A: Some common causes of truck accidents include inadequate training as to driving technique, safety issues and defensive driving; driver fatigue; a truck’s characteristics and capabilities (such as limits associated with acceleration, braking and visibility); drug or alcohol use by the driver; speeding; mechanical failure; defective parts; and improper loading or overloading the truck.
Q: I was injured in a crash where a truck driver was at fault. What kind of damages can I recover?
A: Your recovery in a personal injury action can include compensation for your medical expenses, hospital bills, income lost because of missed work, pain and suffering, future medical or physical therapy expenses and compensation for any loss of earning capacity resulting from the accident.
Q: Are commercial truck drivers required to have a special drivers license?
A: Yes. Drivers must have a commercial drivers license (CDL) if they drive a vehicle that weighs more than 26,000 pounds; transport themselves and 15 or more passengers; or transport hazardous materials. To obtain a CDL, an individual must pass a knowledge and driving skills test taken in a truck that is similar to the type of truck that he or she will be driving.
Q: Are there limits on the amount of time that a commercial truck driver can spend on the road?
A: Yes. The Federal Motor Carrier Safety Regulations, which apply to all vehicles engaged in interstate traffic, contain specific regulations governing hours of service of drivers (49 C.F.R. §395). For example, a driver is not allowed to drive more than 10 hours following 8 straight hours off duty or for any period after having been on duty 15 hours following 8 consecutive hours off duty.
Q: If I am injured in a truck accident, who can I sue?
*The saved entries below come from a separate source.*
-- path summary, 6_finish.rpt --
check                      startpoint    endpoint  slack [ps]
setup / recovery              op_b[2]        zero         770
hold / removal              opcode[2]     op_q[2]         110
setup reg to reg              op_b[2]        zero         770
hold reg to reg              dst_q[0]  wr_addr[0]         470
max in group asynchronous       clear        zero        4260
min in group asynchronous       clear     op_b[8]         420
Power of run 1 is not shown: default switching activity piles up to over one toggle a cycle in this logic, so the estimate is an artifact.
===== src/rtl/ysyx_2022040010_exe_mem_buf.sv =====
// EX->MEM pipeline buffer: 2-entry skid (head H + skid S) carrying the ALU result and sideband fields.
// Latency: 1 cycle from accept to mem_* when EMPTY or when ONE pops in the same cycle; 1 entry/cycle throughput.
// Backpressure: ex_ready is a pure register (low only in TWO); mem_ready only reaches state/data flops.
//
// Ports: clk/rst_n (async active-low); ex_* = EX-side instruction under ex_valid/ex_alu_over/ex_ready;
//        mem_* = head entry under mem_valid/mem_ready; flush kills everything; fwd_* = per-entry
//        forwarding view {skid, head}; stall_cnt = saturating count of mem_valid & ~mem_ready cycles.
// Optional feature macro: YSYX_2022040010_EXM_FWD_EN (undefined -> fwd_* tied to 0).
module ysyx_2022040010_exe_mem_buf #(
    parameter int DATA_W = 64,
    parameter int PC_W   = 64,
    parameter int CNT_W  = 32
) (
    input  logic                clk,
    input  logic                rst_n,
    input  logic                ex_valid,
    input  logic                ex_alu_over,
    output logic                ex_ready,
    input  logic [DATA_W-1:0]   ex_alu_result,
    input  logic [PC_W-1:0]     ex_pc,
    input  logic [4:0]          ex_rd,
    input  logic                ex_rd_wen,
    input  logic                ex_mem_ren,
    input  logic                ex_mem_wen,
    input  logic [2:0]          ex_mem_size,
    input  logic [DATA_W-1:0]   ex_store_data,
    input  logic                flush,
    output logic                mem_valid,
    input  logic                mem_ready,
    output logic [DATA_W-1:0]   mem_alu_result,
    output logic [PC_W-1:0]     mem_pc,
    output logic [4:0]          mem_rd,
    output logic                mem_rd_wen,
    output logic                mem_mem_ren,
    output logic                mem_mem_wen,
    output logic [2:0]          mem_mem_size,
    output logic [DATA_W-1:0]   mem_store_data,
    output logic [1:0]          fwd_valid,
    output logic [9:0]          fwd_rd,
    output logic [2*DATA_W-1:0] fwd_data,
    output logic [CNT_W-1:0]    stall_cnt
);

    typedef struct packed {
        logic [DATA_W-1:0] alu_result;
        logic [PC_W-1:0]   pc;
        logic [4:0]        rd;
        logic              rd_wen;
        logic              mem_ren;
        logic              mem_wen;
        logic [2:0]        mem_size;
        logic [DATA_W-1:0] store_data;
    } entry_t;

    typedef enum logic [1:0] {
        ST_EMPTY = 2'd0,
        ST_ONE   = 2'd1,
        ST_TWO   = 2'd2
    } state_t;

    state_t           r_state;
    state_t           w_state_nxt;
    logic             r_ex_ready;
    entry_t           r_head;
    entry_t           r_skid;
    entry_t           w_in;
    logic             w_accept;
    logic             w_pop;
    logic             w_ld_head_in;
    logic             w_ld_skid_in;
    logic             w_ld_head_skid;
    logic [CNT_W-1:0] r_stall_cnt;

    assign w_in = '{alu_result: ex_alu_result, pc: ex_pc, rd: ex_rd, rd_wen: ex_rd_wen,
                    mem_ren: ex_mem_ren, mem_wen: ex_mem_wen, mem_size: ex_mem_size,
                    store_data: ex_store_data};

    assign mem_valid = (r_state != ST_EMPTY);
    assign ex_ready  = r_ex_ready;
    // An instruction is only taken once the ALU has finished; flush discards the incoming one.
    assign w_accept  = ex_valid & ex_alu_over & r_ex_ready & ~flush;
    assign w_pop     = mem_valid & mem_ready;

    always_comb begin
        w_state_nxt    = r_state;
        w_ld_head_in   = 1'b0;
        w_ld_skid_in   = 1'b0;
        w_ld_head_skid = 1'b0;
        if (flush) begin
            // A pop in this cycle still completed on the MEM side; nothing else survives.
            w_state_nxt = ST_EMPTY;
        end else begin
            case (r_state)
                ST_EMPTY: begin
                    if (w_accept) begin
                        w_state_nxt  = ST_ONE;
                        w_ld_head_in = 1'b1;
                    end
                end
                ST_ONE: begin
                    if (w_accept && w_pop) begin
                        w_ld_head_in = 1'b1;
                    end else if (w_accept) begin
                        w_state_nxt  = ST_TWO;
                        w_ld_skid_in = 1'b1;
                    end else if (w_pop) begin
                        w_state_nxt = ST_EMPTY;
                    end
                end
                ST_TWO: begin
                    if (w_pop) begin
                        w_state_nxt    = ST_ONE;
                        w_ld_head_skid = 1'b1;
                    end
                end
                default: w_state_nxt = ST_EMPTY;
            endcase
        end
    end

    always_ff @(posedge clk or negedge rst_n) begin
        if (!rst_n) begin
            r_state    <= ST_EMPTY;
            r_ex_ready <= 1'b1;
            r_head     <= '0;
            r_skid     <= '0;
        end else begin
            r_state    <= w_state_nxt;
            // Ready is derived from the next state so it never depends combinationally on mem_ready.
            r_ex_ready <= (w_state_nxt != ST_TWO);
            if (w_ld_head_in) begin
                r_head <= w_in;
            end else if (w_ld_head_skid) begin
                r_head <= r_skid;
            end
            if (w_ld_skid_in) begin
                r_skid <= w_in;
            end
        end
    end

    // Saturating stall counter; deliberately survives flush.
    always_ff @(posedge clk or negedge rst_n) begin
        if (!rst_n) begin
            r_stall_cnt <= '0;
        end else if (mem_valid && !mem_ready && (r_stall_cnt != {CNT_W{1'b1}})) begin
            r_stall_cnt <= r_stall_cnt + CNT_W'(1);
        end
    end

    assign stall_cnt      = r_stall_cnt;
    assign mem_alu_result = r_head.alu_result;
    assign mem_pc         = r_head.pc;
    assign mem_rd         = r_head.rd;
    assign mem_rd_wen     = r_head.rd_wen;
    assign mem_mem_ren    = r_head.mem_ren;
    assign mem_mem_wen    = r_head.mem_wen;
    assign mem_mem_size   = r_head.mem_size;
    assign mem_store_data = r_head.store_data;

`ifdef YSYX_2022040010_EXM_FWD_EN
    // Loads cannot forward yet (data not loaded); x0 is never a real destination.
    assign fwd_valid[0] = (r_state != ST_EMPTY) & r_head.rd_wen & ~r_head.mem_ren & (r_head.rd != 5'd0);
    assign fwd_valid[1] = (r_state == ST_TWO)   & r_skid.rd_wen & ~r_skid.mem_ren & (r_skid.rd != 5'd0);
    assign fwd_rd       = {r_skid.rd, r_head.rd};
    assign fwd_data     = {r_skid.alu_result, r_head.alu_result};
`else
    assign fwd_valid = '0;
    assign fwd_rd    = '0;
    assign fwd_data  = '0;
`endif

endmodule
A: Generally, you will likely be able to sue the driver of the truck, the trucking company and perhaps the truck’s manufacturer. Whether you can sue the trucking company depends on whether an employment relationship is established between the truck driver and the trucking company. If such a relationship is shown, the company can be held liable for the driver’s negligence under a legal theory known as “respondeat superior.” If a truck driver is an independent contractor of the trucking company, and not an employee, it will probably not be possible to establish liability using respondeat superior. However, the trucking company may be liable for negligent hiring or supervision of the truck driver. It may be possible to sue the truck’s manufacturer if you can show that the accident was caused by some defect in the truck.
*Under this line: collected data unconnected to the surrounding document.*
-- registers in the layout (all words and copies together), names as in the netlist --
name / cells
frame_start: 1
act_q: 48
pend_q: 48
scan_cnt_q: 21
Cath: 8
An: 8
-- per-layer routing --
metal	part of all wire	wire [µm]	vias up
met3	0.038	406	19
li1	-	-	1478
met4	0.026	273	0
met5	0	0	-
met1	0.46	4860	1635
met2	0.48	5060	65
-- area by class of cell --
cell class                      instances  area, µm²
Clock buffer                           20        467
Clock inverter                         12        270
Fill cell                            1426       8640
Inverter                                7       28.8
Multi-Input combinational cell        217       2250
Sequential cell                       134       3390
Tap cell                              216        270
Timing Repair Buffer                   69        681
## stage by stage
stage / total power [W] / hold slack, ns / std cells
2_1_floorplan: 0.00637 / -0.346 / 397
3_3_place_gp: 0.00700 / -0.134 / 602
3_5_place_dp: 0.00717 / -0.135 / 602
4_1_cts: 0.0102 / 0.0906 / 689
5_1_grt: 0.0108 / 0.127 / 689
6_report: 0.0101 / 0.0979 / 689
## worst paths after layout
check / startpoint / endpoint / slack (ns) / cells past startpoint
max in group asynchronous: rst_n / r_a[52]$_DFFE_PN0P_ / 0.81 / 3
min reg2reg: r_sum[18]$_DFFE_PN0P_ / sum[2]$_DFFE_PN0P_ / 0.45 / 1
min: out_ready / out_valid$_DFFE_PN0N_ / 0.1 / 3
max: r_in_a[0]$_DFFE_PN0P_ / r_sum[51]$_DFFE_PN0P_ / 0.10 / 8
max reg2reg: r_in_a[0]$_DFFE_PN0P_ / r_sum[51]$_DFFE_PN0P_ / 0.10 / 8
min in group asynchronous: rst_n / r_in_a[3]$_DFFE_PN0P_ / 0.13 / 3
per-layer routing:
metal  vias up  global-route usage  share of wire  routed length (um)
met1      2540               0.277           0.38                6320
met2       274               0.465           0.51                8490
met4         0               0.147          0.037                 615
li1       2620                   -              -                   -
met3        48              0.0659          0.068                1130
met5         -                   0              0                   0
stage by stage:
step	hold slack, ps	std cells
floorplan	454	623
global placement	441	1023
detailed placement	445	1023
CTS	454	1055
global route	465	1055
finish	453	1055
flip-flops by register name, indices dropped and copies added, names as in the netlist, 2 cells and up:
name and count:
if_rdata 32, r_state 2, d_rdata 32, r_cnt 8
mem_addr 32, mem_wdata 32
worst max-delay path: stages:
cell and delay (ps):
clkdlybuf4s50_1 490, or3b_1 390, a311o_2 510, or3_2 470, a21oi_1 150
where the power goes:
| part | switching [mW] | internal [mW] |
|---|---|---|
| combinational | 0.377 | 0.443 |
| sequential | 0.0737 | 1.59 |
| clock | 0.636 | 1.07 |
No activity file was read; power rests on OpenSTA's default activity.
**src/rtl/psram_pkg.sv**
```systemverilog
// Shared types, command opcodes and timing constants for the QPI PSRAM master.
// The helper functions decode write strobes and reorder bytes for the nibble bus.
package psram_pkg;

  typedef enum logic [2:0] {
    INIT_QPI = 3'd0,
    IDLE     = 3'd1,
    CMD      = 3'd2,
    ADDR     = 3'd3,
    DUMMY    = 3'd4,
    RDATA    = 3'd5,
    WDATA    = 3'd6,
    GAP      = 3'd7
  } psram_state_e;

  localparam logic [7:0] CMD_QPI_EN = 8'h35;
  localparam logic [7:0] CMD_RD     = 8'hEB;
  localparam logic [7:0] CMD_WR     = 8'h38;

  localparam int ADDR_NIBBLES = 6;
  localparam int DUMMY_SCK    = 6;
  localparam int GAP_CYCLES   = 2;

  localparam int CNT_W = 5;
  localparam logic [CNT_W-1:0] CNT_INIT_LAST  = 5'd15;
  localparam logic [CNT_W-1:0] CNT_CMD_LAST   = 5'd3;
  localparam logic [CNT_W-1:0] CNT_ADDR_LAST  = CNT_W'(2 * ADDR_NIBBLES - 1);
  localparam logic [CNT_W-1:0] CNT_DUMMY_LAST = CNT_W'(2 * DUMMY_SCK - 1);
  localparam logic [CNT_W-1:0] CNT_RDATA_LAST = 5'd15;
  localparam logic [CNT_W-1:0] CNT_GAP_LAST   = CNT_W'(GAP_CYCLES - 1);

  // Number of data nibbles for a write strobe; zero marks an unsupported pattern.
  function automatic logic [3:0] wstrb_nibbles(input logic [3:0] wstrb);
    logic [3:0] n;
    case (wstrb)
      4'b0001, 4'b0010, 4'b0100, 4'b1000: n = 4'd2;
      4'b0011, 4'b1100:                   n = 4'd4;
      4'b1111:                            n = 4'd8;
      default:                            n = 4'd0;
    endcase
    return n;
  endfunction

  function automatic logic [1:0] wstrb_offset(input logic [3:0] wstrb);
    logic [1:0] off;
    if (wstrb[0])      off = 2'd0;
    else if (wstrb[1]) off = 2'd1;
    else if (wstrb[2]) off = 2'd2;
    else               off = 2'd3;
    return off;
  endfunction

  function automatic logic [31:0] bswap32(input logic [31:0] w);
    return {w[7:0], w[15:8], w[23:16], w[31:24]};
  endfunction

endpackage

```
**src/rtl/psram_nibble_shift.sv**
```systemverilog
// 32-bit nibble register: parallel load, MSB-nibble-first shift out, and
// shift in at the bottom; both shifts move the word up by one nibble.
module psram_nibble_shift
(
  input  logic        clock,
  input  logic        resetn,
  input  logic        load,
  input  logic [31:0] load_data,
  input  logic        shift_out,
  input  logic        shift_in,
  input  logic [3:0]  nib_in,
  output logic [31:0] data
);

  logic [31:0] data_r;

  // Shift register state; load has priority over either shift.
  always_ff @(posedge clock or negedge resetn) begin
    if (!resetn) begin
      data_r <= 32'h0000_0000;
    end else if (load) begin
      data_r <= load_data;
    end else if (shift_in) begin
      data_r <= {data_r[27:0], nib_in};
    end else if (shift_out) begin
      data_r <= {data_r[27:0], 4'h0};
    end else begin
      data_r <= data_r;
    end
  end

  assign data = data_r;

endmodule

```
**src/rtl/psram_qpi_master.sv**
```systemverilog
// Single-request QPI PSRAM master: enters QPI mode after reset, then runs
// quad read (0xEB, 6 dummy clocks) and quad write (0x38) of 1, 2 or 4 bytes.
module psram_qpi_master
  import psram_pkg::*;
(
  input  logic        clock,
  input  logic        resetn,
  input  logic        req_valid,
  output logic        req_ready,
  input  logic        req_we,
  input  logic [23:0] req_addr,
  input  logic [31:0] req_wdata,
  input  logic [3:0]  req_wstrb,
  output logic        resp_valid,
  output logic        resp_err,
  output logic [31:0] resp_rdata,
  output logic        sck,
  output logic        ce_n,
  output logic [3:0]  dio_o,
  output logic [3:0]  dio_oe,
  input  logic [3:0]  dio_i
);

  psram_state_e state_r, state_s;
  logic [CNT_W-1:0] cnt_r;
  logic [CNT_W-1:0] wdata_last_s;

  logic        we_r;
  logic [3:0]  nibs_r;
  logic [1:0]  off_r;
  logic [31:0] wdata_r;
  logic        pend_r;
  logic        err_r;

  logic        ce_n_r, sck_r, rd_out_r, req_ready_r;
  logic        resp_valid_r, resp_err_r;
  logic [31:0] resp_rdata_r;
  logic [3:0]  dio_o_r, dio_oe_r;

  logic        accept_s, req_bad_s, active_s;
  logic [3:0]  req_nibs_s;
  logic [1:0]  req_off_s;
  logic [23:0] req_addr_s;
  logic [1:0]  addr_lo_unused_s;
  logic [3:0]  dio_o_s, dio_oe_s;

  logic        sr_load_s, sr_shift_out_s, sr_shift_in_s;
  logic [31:0] sr_load_data_s, sr_data_s;

  assign accept_s         = req_valid && req_ready_r;
  assign req_nibs_s       = wstrb_nibbles(req_wstrb);
  assign req_off_s        = wstrb_offset(req_wstrb);
  assign req_bad_s        = req_we && (req_nibs_s == 4'd0);
  assign req_addr_s       = {req_addr[23:2], (req_we ? req_off_s : 2'b00)};
  assign addr_lo_unused_s = req_addr[1:0];
  assign wdata_last_s     = {nibs_r, 1'b0} - 5'd1;
  // Outputs lag the state by one cycle, so read nibbles are taken where the pins show sck falling.
  assign sr_shift_in_s    = rd_out_r && sck_r;

  // Next-state decode; every active state has an even length so the sck phase stays aligned.
  always_comb begin
    state_s = state_r;
    case (state_r)
      INIT_QPI: if (cnt_r == CNT_INIT_LAST) state_s = GAP;   else state_s = INIT_QPI;
      IDLE: begin
        if (accept_s) begin
          if (req_bad_s) state_s = GAP;
          else           state_s = CMD;
        end else begin
          state_s = IDLE;
        end
      end
      CMD:   if (cnt_r == CNT_CMD_LAST)   state_s = ADDR;  else state_s = CMD;
      ADDR: begin
        if (cnt_r == CNT_ADDR_LAST) state_s = we_r ? WDATA : DUMMY;
        else                        state_s = ADDR;
      end
      DUMMY: if (cnt_r == CNT_DUMMY_LAST) state_s = RDATA; else state_s = DUMMY;
      RDATA: if (cnt_r == CNT_RDATA_LAST) state_s = GAP;   else state_s = RDATA;
      WDATA: if (cnt_r == wdata_last_s)   state_s = GAP;   else state_s = WDATA;
      GAP:   if (cnt_r == CNT_GAP_LAST)   state_s = IDLE;  else state_s = GAP;
      default: state_s = INIT_QPI;
    endcase
  end

  // State register and per-state cycle counter.
  always_ff @(posedge clock or negedge resetn) begin
    if (!resetn) begin
      state_r <= INIT_QPI;
      cnt_r   <= 5'd0;
    end else begin
      state_r <= state_s;
      if ((state_s != state_r) || (state_r == IDLE)) cnt_r <= 5'd0;
      else                                           cnt_r <= cnt_r + 5'd1;
    end
  end

  // Pin values implied by the current state; registered below.
  always_comb begin
    active_s = 1'b0;
    dio_o_s  = 4'h0;
    dio_oe_s = 4'h0;
    case (state_r)
      INIT_QPI: begin
        active_s = 1'b1;
        dio_o_s  = {3'b000, CMD_QPI_EN[3'd7 - cnt_r[3:1]]};
        dio_oe_s = 4'b0001;
      end
      CMD, ADDR, WDATA: begin
        active_s = 1'b1;
        dio_o_s  = sr_data_s[31:28];
        dio_oe_s = 4'b1111;
      end
      DUMMY, RDATA: begin
        active_s = 1'b1;
      end
      default: begin
        active_s = 1'b0;
      end
    endcase
  end

  // Shift register control: header on accept, write data at the end of ADDR.
  always_comb begin
    sr_load_s      = 1'b0;
    sr_load_data_s = 32'h0000_0000;
    sr_shift_out_s = 1'b0;
    if (accept_s) begin
      sr_load_s      = 1'b1;
      sr_load_data_s = {(req_we ? CMD_WR : CMD_RD), req_addr_s};
    end else if ((state_r == ADDR) && (cnt_r == CNT_ADDR_LAST) && we_r) begin
      sr_load_s      = 1'b1;
      sr_load_data_s = bswap32(wdata_r >> {off_r, 3'b000});
    end else if (cnt_r[0] && ((state_r == CMD) || (state_r == ADDR) || (state_r == WDATA))) begin
      sr_shift_out_s = 1'b1;
    end else begin
      sr_shift_out_s = 1'b0;
    end
  end

  psram_nibble_shift u_shift (
    .clock     (clock),
    .resetn    (resetn),
    .load      (sr_load_s),
    .load_data (sr_load_data_s),
    .shift_out (sr_shift_out_s),
    .shift_in  (sr_shift_in_s),
    .nib_in    (dio_i),
    .data      (sr_data_s)
  );

  // Request fields captured on acceptance; pend_r marks a response still owed.
  always_ff @(posedge clock or negedge resetn) begin
    if (!resetn) begin
      we_r    <= 1'b0;
      nibs_r  <= 4'd0;
      off_r   <= 2'd0;
      wdata_r <= 32'h0000_0000;
      pend_r  <= 1'b0;
      err_r   <= 1'b0;
    end else if (accept_s) begin
      we_r    <= req_we;
      nibs_r  <= req_nibs_s;
      off_r   <= req_off_s;
      wdata_r <= req_wdata;
      pend_r  <= 1'b1;
      err_r   <= req_bad_s;
    end else if ((state_r == GAP) && (cnt_r == 5'd0)) begin
      pend_r  <= 1'b0;
    end else begin
      pend_r  <= pend_r;
    end
  end

  // Registered pins and response.
  always_ff @(posedge clock or negedge resetn) begin
    if (!resetn) begin
      ce_n_r       <= 1'b1;
      sck_r        <= 1'b0;
      dio_o_r      <= 4'h0;
      dio_oe_r     <= 4'h0;
      rd_out_r     <= 1'b0;
      req_ready_r  <= 1'b0;
      resp_valid_r <= 1'b0;
      resp_err_r   <= 1'b0;
      resp_rdata_r <= 32'h0000_0000;
    end else begin
      ce_n_r       <= ~active_s;
      sck_r        <= active_s && cnt_r[0];
      dio_o_r      <= dio_o_s;
      dio_oe_r     <= dio_oe_s;
      rd_out_r     <= (state_r == RDATA);
      req_ready_r  <= (state_s == IDLE);
      resp_valid_r <= (state_r == GAP) && (cnt_r == 5'd0) && pend_r;
      resp_err_r   <= (state_r == GAP) && (cnt_r == 5'd0) && pend_r && err_r;
      if (sr_shift_in_s && (state_r == GAP)) resp_rdata_r <= bswap32({sr_data_s[27:0], dio_i});
      else                                   resp_rdata_r <= resp_rdata_r;
    end
  end

  assign req_ready  = req_ready_r;
  assign resp_valid = resp_valid_r;
  assign resp_err   = resp_err_r;
  assign resp_rdata = resp_rdata_r;
  assign sck        = sck_r;
  assign ce_n       = ce_n_r;
  assign dio_o      = dio_o_r;
  assign dio_oe     = dio_oe_r;

endmodule

```
$ cat config.mk
export PLATFORM = sky130hd
export DESIGN_NAME = exec_mem_ctrl
export DESIGN_NICKNAME = d
export VERILOG_FILES = /design/src/rtl/rv_pkg.sv /design/src/rtl/lsu_lane_align.sv /design/src/rtl/exec_mem_ctrl.sv
export SDC_FILE = /design/constraint.sdc
export NUM_CORES = 1
export LEC_CHECK = 0
export CAP_MARGIN = 20
export CORE_UTILIZATION = 30
export DETAILED_ROUTE_END_ITERATION = 8
export PLACE_DENSITY = 0.6
export SYNTH_ARGS = -nofsm -noshare
export SYNTH_HDL_FRONTEND = slang
export SYNTH_HIERARCHICAL = 1
export SYNTH_SLANG_ARGS = --single-unit
$ cat constraint.sdc
create_clock -name clk -period 7.9 [get_ports clk]
set_clock_uncertainty 0.05 [all_clocks]
set_input_delay 0.79 -clock clk [delete_from_list [all_inputs] [get_ports clk]]
set_output_delay 0.79 -clock clk [all_outputs]
set_load 0.02 [all_outputs]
Q: What is an “underride” accident?
A: An underride accident happens when a passenger car collides with a truck or the trailer of a truck or semi-trailer and runs underneath the truck. This type of collision can result in the roof of the passenger car being sliced off. If the impact occurs near one of the truck axles, it is likely that the vehicle will be prevented from going completely under the truck. There are two types of underride collisions: side underride and rear underride.
Q: What are some unique features of trucks that contribute to the severe nature of many truck accidents?
A: Trucks often have large tank bodies that affect the truck’s maneuverability. Further, a tanker truck that is carrying liquid may be swayed by the sloshing of the liquid it carries. Trucks also have a longer stopping distance than passenger cars, and the brake systems of trucks and cars are completely different. Most tractor trailers have air brakes in which pressure is used to increase the braking force. Proper use of air brakes can help prevent a truck from sliding and jack-knifing. If a brake system is unbalanced, it can affect the steering, control and stopping distance.
Q: If I am partially at fault for the accident, can I still recover compensation?
A: It depends on the degree of your fault. Under the legal doctrine known as “comparative negligence,” the amount of another party’s liability for the accident is determined by comparing his or her carelessness with your own. That party’s portion of liability determines the percentage of the resulting damages he or she must pay. In most states, you cannot recover anything if your own carelessness was 50% or more responsible for the accident.